Restrict the output to the lines below starting at the one that contains "export DESIGN_NAME = cpu_lockstep_cmp" and ending at the one that contains "export BUFFER_PORTS_ARGS = -buffer_cell", and restate them word for word, both ends included.

--- START ---

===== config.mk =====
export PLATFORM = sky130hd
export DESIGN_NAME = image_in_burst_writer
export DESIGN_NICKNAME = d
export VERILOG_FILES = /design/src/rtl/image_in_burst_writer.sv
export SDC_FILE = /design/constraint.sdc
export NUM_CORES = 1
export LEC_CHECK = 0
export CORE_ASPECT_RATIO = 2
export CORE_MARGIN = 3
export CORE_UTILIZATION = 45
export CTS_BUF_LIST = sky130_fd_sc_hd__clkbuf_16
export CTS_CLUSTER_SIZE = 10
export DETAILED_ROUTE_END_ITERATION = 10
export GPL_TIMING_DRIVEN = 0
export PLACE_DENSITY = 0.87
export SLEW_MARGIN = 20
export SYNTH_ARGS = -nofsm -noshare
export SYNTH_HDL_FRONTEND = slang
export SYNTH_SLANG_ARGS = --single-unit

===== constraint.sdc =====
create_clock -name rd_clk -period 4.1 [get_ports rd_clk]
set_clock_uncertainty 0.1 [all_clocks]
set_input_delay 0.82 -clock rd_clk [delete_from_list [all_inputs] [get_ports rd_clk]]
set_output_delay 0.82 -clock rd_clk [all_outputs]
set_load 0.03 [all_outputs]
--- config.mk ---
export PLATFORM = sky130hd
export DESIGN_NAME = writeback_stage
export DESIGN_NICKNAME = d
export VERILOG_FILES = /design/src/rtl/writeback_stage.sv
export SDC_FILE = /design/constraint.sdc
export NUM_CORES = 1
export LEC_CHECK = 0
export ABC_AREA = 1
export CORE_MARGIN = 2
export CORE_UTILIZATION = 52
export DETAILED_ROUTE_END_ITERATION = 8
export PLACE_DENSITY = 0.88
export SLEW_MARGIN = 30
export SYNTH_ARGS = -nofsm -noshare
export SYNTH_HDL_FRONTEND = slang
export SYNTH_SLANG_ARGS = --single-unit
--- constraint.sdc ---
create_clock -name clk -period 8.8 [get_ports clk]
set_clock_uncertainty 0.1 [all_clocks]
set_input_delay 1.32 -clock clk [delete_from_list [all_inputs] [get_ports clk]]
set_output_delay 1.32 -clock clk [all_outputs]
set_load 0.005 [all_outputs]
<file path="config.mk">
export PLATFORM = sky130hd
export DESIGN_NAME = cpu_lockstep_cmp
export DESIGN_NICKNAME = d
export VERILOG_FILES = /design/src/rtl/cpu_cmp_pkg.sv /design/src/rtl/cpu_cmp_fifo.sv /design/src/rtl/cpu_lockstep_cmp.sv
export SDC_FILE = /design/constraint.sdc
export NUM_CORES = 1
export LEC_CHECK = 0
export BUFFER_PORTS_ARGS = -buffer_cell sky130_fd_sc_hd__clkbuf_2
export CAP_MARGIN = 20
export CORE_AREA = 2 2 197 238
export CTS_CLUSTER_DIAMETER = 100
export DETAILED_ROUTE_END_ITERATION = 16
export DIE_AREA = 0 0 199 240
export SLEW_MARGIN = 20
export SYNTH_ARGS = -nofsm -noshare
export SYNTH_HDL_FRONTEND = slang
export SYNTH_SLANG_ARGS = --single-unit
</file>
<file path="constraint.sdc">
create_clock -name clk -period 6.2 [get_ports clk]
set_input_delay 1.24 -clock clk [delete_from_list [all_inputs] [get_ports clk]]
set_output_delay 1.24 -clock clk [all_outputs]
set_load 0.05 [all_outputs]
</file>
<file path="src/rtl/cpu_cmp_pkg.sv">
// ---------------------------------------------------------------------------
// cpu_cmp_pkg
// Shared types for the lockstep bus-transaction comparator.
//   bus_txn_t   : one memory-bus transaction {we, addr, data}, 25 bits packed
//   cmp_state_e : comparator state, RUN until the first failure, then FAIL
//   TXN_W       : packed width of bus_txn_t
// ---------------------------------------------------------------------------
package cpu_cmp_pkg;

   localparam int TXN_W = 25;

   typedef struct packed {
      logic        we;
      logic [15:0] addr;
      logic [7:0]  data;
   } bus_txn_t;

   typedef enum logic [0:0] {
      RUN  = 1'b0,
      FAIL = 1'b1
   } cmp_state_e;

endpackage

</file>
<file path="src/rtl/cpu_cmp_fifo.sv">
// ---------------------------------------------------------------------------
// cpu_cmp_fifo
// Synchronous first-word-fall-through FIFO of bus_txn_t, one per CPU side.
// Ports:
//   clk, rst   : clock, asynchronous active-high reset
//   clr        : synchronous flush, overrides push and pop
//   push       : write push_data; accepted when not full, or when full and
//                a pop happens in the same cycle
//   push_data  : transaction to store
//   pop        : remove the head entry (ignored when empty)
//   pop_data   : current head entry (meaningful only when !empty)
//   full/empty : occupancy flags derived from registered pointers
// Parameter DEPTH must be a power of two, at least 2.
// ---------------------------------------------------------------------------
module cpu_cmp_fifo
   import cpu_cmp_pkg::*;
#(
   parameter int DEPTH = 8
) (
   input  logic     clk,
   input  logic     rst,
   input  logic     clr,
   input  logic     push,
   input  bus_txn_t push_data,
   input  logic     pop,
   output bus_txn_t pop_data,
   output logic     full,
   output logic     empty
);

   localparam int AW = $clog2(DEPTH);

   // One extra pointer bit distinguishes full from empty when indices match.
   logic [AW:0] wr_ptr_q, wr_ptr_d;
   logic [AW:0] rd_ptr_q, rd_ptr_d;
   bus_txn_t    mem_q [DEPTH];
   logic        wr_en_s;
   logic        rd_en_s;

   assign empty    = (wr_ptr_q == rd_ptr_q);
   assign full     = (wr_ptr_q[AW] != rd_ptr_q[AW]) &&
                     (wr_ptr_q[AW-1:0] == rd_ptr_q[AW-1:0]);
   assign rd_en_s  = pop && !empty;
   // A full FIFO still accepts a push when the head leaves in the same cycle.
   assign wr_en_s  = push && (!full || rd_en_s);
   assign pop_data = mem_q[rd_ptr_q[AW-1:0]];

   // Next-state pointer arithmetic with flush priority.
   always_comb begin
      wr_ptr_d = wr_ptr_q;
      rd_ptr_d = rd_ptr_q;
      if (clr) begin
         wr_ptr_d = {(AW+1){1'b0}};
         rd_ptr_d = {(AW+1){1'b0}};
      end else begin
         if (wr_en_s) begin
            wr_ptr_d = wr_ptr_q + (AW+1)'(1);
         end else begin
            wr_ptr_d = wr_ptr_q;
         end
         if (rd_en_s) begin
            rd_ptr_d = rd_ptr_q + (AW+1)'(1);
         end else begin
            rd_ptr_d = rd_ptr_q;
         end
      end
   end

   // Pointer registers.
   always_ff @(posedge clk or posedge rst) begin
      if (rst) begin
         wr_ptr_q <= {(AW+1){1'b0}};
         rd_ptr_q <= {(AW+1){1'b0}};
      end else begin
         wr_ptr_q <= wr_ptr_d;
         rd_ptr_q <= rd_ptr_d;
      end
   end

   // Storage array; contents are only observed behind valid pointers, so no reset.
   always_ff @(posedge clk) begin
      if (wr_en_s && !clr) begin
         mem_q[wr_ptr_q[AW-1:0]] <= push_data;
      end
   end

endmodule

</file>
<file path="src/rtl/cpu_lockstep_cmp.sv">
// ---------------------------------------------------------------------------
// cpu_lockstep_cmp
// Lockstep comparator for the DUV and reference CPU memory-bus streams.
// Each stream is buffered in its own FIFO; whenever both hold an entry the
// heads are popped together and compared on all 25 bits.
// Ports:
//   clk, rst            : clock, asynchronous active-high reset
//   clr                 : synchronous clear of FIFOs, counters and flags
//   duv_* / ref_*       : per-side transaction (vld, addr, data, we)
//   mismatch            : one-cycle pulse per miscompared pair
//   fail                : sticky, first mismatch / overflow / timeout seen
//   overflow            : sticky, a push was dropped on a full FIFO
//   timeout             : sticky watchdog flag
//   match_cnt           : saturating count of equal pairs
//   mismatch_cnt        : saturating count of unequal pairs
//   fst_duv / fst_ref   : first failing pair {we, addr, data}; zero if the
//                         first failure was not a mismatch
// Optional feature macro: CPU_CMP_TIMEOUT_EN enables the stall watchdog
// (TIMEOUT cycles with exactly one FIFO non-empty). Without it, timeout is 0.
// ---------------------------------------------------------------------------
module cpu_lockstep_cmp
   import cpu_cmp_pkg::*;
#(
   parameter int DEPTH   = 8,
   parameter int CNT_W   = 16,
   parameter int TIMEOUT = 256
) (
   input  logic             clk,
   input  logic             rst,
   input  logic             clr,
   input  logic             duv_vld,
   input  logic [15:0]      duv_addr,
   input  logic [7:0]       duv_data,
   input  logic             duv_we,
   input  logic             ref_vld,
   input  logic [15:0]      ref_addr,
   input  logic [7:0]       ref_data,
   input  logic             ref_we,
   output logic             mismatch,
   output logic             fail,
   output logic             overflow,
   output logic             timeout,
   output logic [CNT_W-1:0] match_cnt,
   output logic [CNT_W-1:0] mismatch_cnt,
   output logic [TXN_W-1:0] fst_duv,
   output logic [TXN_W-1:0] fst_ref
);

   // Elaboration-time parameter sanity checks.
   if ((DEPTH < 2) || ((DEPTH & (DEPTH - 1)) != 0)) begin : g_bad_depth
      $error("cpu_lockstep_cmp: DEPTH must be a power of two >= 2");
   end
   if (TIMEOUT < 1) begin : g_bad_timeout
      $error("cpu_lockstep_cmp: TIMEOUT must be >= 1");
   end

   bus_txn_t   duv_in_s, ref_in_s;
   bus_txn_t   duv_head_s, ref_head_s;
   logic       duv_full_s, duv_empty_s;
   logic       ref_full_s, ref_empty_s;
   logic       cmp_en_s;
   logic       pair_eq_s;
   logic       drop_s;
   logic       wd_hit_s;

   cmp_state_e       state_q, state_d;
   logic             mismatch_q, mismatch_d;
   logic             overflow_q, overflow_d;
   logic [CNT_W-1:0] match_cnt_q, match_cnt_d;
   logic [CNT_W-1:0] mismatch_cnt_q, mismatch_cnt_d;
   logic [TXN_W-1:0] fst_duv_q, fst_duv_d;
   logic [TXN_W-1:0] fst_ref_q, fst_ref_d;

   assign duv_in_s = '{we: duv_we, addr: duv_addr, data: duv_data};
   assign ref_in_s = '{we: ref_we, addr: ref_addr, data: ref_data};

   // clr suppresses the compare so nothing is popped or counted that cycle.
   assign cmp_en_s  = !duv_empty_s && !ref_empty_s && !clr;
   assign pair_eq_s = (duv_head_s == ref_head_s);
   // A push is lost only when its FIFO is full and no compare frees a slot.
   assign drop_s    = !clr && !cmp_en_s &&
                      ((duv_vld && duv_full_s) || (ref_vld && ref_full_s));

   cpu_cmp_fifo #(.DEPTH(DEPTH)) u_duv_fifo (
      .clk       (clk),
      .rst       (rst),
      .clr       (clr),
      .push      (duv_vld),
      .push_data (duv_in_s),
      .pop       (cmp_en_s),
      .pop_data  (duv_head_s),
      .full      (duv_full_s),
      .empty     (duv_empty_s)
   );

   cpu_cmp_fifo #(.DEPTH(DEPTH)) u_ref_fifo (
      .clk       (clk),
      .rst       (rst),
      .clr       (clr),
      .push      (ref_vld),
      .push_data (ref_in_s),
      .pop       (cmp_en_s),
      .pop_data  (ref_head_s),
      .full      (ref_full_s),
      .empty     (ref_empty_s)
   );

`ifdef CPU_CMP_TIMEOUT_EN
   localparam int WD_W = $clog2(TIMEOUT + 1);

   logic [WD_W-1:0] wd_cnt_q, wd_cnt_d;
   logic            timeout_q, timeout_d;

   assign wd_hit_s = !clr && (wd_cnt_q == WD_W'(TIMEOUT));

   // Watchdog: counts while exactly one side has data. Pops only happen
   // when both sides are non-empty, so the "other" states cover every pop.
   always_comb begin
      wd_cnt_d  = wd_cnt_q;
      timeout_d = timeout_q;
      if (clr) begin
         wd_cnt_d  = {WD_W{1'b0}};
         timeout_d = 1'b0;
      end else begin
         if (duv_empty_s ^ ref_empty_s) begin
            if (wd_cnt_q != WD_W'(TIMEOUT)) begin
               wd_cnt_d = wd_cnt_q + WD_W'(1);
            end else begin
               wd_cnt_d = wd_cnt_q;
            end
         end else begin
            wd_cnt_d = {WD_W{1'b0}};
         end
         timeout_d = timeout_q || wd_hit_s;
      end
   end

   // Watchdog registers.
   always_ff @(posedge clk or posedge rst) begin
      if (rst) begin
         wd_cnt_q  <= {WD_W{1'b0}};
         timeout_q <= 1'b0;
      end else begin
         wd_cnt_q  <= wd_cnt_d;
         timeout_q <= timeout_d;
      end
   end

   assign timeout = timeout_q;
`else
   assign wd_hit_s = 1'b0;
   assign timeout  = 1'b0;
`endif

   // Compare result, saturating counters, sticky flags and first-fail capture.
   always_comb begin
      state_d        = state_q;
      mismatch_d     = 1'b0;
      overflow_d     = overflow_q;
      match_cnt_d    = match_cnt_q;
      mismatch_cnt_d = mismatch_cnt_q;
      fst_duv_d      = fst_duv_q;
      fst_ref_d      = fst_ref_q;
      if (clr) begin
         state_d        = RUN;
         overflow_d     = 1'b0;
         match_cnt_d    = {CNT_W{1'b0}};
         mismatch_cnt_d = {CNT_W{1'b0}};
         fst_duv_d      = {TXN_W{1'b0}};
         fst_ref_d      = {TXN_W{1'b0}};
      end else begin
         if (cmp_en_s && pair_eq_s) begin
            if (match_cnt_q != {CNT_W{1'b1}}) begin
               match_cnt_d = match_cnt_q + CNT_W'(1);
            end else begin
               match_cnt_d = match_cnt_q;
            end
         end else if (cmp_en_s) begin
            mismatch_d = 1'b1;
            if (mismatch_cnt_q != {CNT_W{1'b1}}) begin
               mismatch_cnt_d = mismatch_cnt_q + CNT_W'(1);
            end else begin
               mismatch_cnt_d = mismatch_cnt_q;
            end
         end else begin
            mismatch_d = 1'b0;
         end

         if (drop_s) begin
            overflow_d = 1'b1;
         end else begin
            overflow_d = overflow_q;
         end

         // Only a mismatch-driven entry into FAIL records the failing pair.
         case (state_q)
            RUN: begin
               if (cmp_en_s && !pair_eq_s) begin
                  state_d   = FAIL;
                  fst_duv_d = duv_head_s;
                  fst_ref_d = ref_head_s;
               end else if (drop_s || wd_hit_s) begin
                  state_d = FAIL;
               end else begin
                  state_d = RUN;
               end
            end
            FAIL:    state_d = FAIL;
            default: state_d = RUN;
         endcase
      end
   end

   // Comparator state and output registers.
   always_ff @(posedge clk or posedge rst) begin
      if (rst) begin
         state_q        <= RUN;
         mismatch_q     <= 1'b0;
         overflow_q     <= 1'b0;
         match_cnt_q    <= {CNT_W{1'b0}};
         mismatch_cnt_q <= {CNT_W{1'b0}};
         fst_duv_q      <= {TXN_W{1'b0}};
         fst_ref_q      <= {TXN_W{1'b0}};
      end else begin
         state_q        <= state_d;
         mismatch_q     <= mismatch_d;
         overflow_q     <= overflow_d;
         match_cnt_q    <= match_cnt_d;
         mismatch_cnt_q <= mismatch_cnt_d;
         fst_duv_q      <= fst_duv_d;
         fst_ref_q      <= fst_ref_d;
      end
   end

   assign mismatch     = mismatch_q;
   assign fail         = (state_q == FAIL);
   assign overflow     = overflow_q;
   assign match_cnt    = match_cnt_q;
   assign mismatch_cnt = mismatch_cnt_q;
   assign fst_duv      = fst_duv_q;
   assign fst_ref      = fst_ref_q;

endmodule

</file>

--- END ---

[Answer to this task]
export DESIGN_NAME = cpu_lockstep_cmp
export DESIGN_NICKNAME = d
export VERILOG_FILES = /design/src/rtl/cpu_cmp_pkg.sv /design/src/rtl/cpu_cmp_fifo.sv /design/src/rtl/cpu_lockstep_cmp.sv
export SDC_FILE = /design/constraint.sdc
export NUM_CORES = 1
export LEC_CHECK = 0
export BUFFER_PORTS_ARGS = -buffer_cell sky130_fd_sc_hd__clkbuf_2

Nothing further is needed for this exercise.